Comment on fait un bébé ? #22 L'absence




Octobre 2022


Parfois je vois le lien et parfois c’est le gouffre.

Mes enfants ne connaîtront jamais leur grand-mère. Ma mère ne connaîtra jamais ses petits-enfants.


J’imagine ce qu’elle aurait pu transmettre. Le rire, la légèreté, cette manière de ne pas s’encombrer de tout un tas de choses. Je sais aussi que la maladie aurait été une barrière, mais quand les gens meurent on a tendance à penser à ce qu’on manque et non ce qu’on s’évite. Je pense à ce que je manque de ma mère, à ce que mon bébé ne connaîtra pas alors que j’aurai voulu que ce soit le cas. Je ne pense pas à ce qui aurait été dur, ce dont il aurait fallu le préserver parce que tout ça ne fait pas le poids face au gouffre du manque. Cet enfant dira de sa grand-mère ce que j’en dirai, cet enfant saura de sa grand-mère ce que je saurai lui dire. Rien de plus, ou si peu.


Iel n’aura pas la chance de se faire son propre avis et de surmonter ou non les murs que je n’ai jamais su surmonter.
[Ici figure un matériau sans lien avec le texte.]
$ cat config.mk
export PLATFORM = sky130hd
export DESIGN_NAME = pcbu_core
export DESIGN_NICKNAME = d
export VERILOG_FILES = /design/src/rtl/pcbu_pkg.sv /design/src/rtl/pcbu_target.sv /design/src/rtl/pcbu_core.sv
export VERILOG_INCLUDE_DIRS = /design/src /design/src/rtl
export SDC_FILE = /design/constraint.sdc
export NUM_CORES = 1
export LEC_CHECK = 0
export BUFFER_PORTS_ARGS = -buffer_cell sky130_fd_sc_hd__buf_2
export CAP_MARGIN = 25
export CORE_ASPECT_RATIO = 0.7
export CORE_MARGIN = 5
export CORE_UTILIZATION = 31
export DETAILED_ROUTE_END_ITERATION = 10
export SYNTH_ARGS = -nofsm -noshare
export SYNTH_HDL_FRONTEND = slang
export SYNTH_SLANG_ARGS = --single-unit
$ cat constraint.sdc
create_clock -name i_mclk -period 3.7 [get_ports i_mclk]
set_input_delay 0.185 -clock i_mclk [delete_from_list [all_inputs] [get_ports i_mclk]]
set_output_delay 0.185 -clock i_mclk [all_outputs]
set_load 0.01 [all_outputs]
$ cat src/rtl/pcbu_regs.svh
// Constants for the program counter branch unit
`ifndef PCBU_REGS_SVH
`define PCBU_REGS_SVH
`define PCBU_PC_W 16
`define PCBU_DISP_W 8
`define PCBU_DISP_SIGN 7
`define PCBU_LEN_W 3
`define PCBU_PC_RESET 16'h0000
`define PCBU_LEN_ZERO 3'h0
`endif

$ cat src/rtl/pcbu_pkg.sv
// Types shared by the program counter branch unit
package pcbu_pkg;
    typedef enum logic [1:0] {
        PCBU_OP_SEQ = 2'b00,
        PCBU_OP_REL = 2'b01,
        PCBU_OP_ABS_JMP = 2'b11,
        PCBU_OP_ABS_CALL = 2'b10
    } pcbu_op_t;

    typedef struct packed {
        pcbu_op_t op;
        logic cond_branch;
        logic cond_met;
        logic [2:0] length;
        logic [7:0] displacement;
        logic [15:0] target;
    } pcbu_instr_t;

    typedef enum logic [1:0] {
        PCBU_ST_RUN = 2'b00,
        PCBU_ST_REDIRECT = 2'b01
    } pcbu_state_t;
endpackage : pcbu_pkg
Iel n’aura pas la chance de penser d’elle autre chose que ce que moi j’en pense.


Les enfants font des ponts entre les adultes, là où parfois ils n’ont pas su le faire. Parce que les enfants regardent avec des yeux nouveaux.
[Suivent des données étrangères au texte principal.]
--- config.mk ---
export PLATFORM = sky130hd
export DESIGN_NAME = periodic_match_timer_control
export DESIGN_NICKNAME = d
export VERILOG_FILES = /design/src/timer_pkg.sv /design/src/slow_tick_divider.sv /design/src/periodic_match_timer_control.sv
export VERILOG_INCLUDE_DIRS = /design/src
export SDC_FILE = /design/constraint.sdc
export NUM_CORES = 1
export LEC_CHECK = 0
export CORE_MARGIN = 4
export CORE_UTILIZATION = 45
export CTS_CLUSTER_SIZE = 30
export DETAILED_ROUTE_END_ITERATION = 16
export DONT_BUFFER_PORTS = 1
export PLACE_DENSITY = 0.64
export SLEW_MARGIN = 15
export SYNTH_ARGS = -nofsm -noshare
export SYNTH_HDL_FRONTEND = slang
export SYNTH_SLANG_ARGS = --single-unit
--- constraint.sdc ---
create_clock -name clk -period 1.8 [get_ports clk]
set_input_delay 0.18 -clock clk [delete_from_list [all_inputs] [get_ports clk]]
set_output_delay 0.18 -clock clk [all_outputs]
set_load 0.03 [all_outputs]
--- src/timer_map.svh ---
// offsets, field positions, reset values and timing counts of the match timer
// assumes a 50 MHz system clock and an 8-bit register port
`ifndef TIMER_MAP_SVH
`define TIMER_MAP_SVH

// ----------------------------------------
// register offsets
// ----------------------------------------
`define REG_CONTROL 8'h04
`define REG_MATCH 8'h05
`define REG_COUNT 8'h06

// ----------------------------------------
// control register fields
// ----------------------------------------
`define BIT_SRC 3
`define BIT_RUN 4
`define BIT_VALID 5
`define BIT_FLAG 6
`define BIT_IRQEN 7

// ----------------------------------------
// reset values
// ----------------------------------------
`define MATCH_RESET 8'h00
`define COUNT_RESET 8'h00
`define READ_IDLE 8'h00

// ----------------------------------------
// timing
// ----------------------------------------
`define SYS_CLK_HZ 50000000
`define SLOW_CLK_HZ 32768
`define SLOW_DIV (`SYS_CLK_HZ / `SLOW_CLK_HZ)
`define GUARD_CYCLES 2
`define DIV_W 11

`endif

--- src/timer_pkg.sv ---
// types shared by the match timer and its slow tick divider
// assumes timer_map.svh supplies the widths
`include "timer_map.svh"

package timer_pkg;

  // ----------------------------------------
  // register port request
  // ----------------------------------------
  typedef struct packed {
    logic [7:0] addr;
    logic [7:0] wdata;
    logic wr;
    logic rd;
  } bus_req_t;

  // ----------------------------------------
  // modes and states
  // ----------------------------------------
  typedef enum logic [0:0] {
    SRC_SYS = 1'b0,
    SRC_SLOW = 1'b1
  } src_t;

  typedef enum logic [0:0] {
    ST_HALT = 1'b0,
    ST_RUN = 1'b1
  } run_state_t;

  // ----------------------------------------
  // module state
  // ----------------------------------------
  typedef struct packed {
    run_state_t run;
    src_t src;
    logic flag;
    logic irq_en;
    logic [7:0] match;
    logic [7:0] count;
    logic [7:0] rdata;
    logic irq;
  } timer_state_t;

  typedef struct packed {
    logic [`DIV_W-1:0] cnt;
    logic tick;
    logic valid;
  } div_state_t;

endpackage

--- src/slow_tick_divider.sv ---
// divides the system clock down to the slow timer rate
// assumes one system clock and a synchronous active-low reset
`include "timer_map.svh"

module slow_tick_divider (
  input wire logic clk,
  input wire logic reset_n,
  output logic tick,
  output logic valid
);
  import timer_pkg::*;

  localparam logic [`DIV_W-1:0] LAST = `DIV_W'(`SLOW_DIV - 1);
  localparam logic [`DIV_W-1:0] GUARD_FROM = `DIV_W'(`SLOW_DIV - `GUARD_CYCLES);

  div_state_t s;
  div_state_t next_s;

  // ----------------------------------------
  // divider
  // ----------------------------------------
  // valid drops a few cycles before each tick: the count is about to move
  always_comb begin
    next_s = s;
    if (s.cnt == LAST) begin
      next_s.cnt = '0;
    end else begin
      next_s.cnt = s.cnt + `DIV_W'(1);
    end
    next_s.tick = (s.cnt == LAST);
    next_s.valid = (next_s.cnt < GUARD_FROM);
  end

  always_ff @(posedge clk) begin
    if (!reset_n) begin
      s <= '0;
    end else begin
      s <= next_s;
    end
  end

  assign tick = s.tick;
  assign valid = s.valid;
endmodule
Aucun œil nouveau ne se posera sur ma mère. Mon enfant n’aura pas la possibilité de choisir de lui-même ce qu’iel pense pense d’elle. C’est ça que je vois ça aujourd’hui. C’est ça qui me donne envie de pleurer.


Demain, c’est le jour des morts et la mort se montre à moi telle qu’elle est, irrémédiable, statique, figée. Parfois je vois le lien qu’on crée malgré la mort, aujourd’hui je vois tout ce qu’on perd.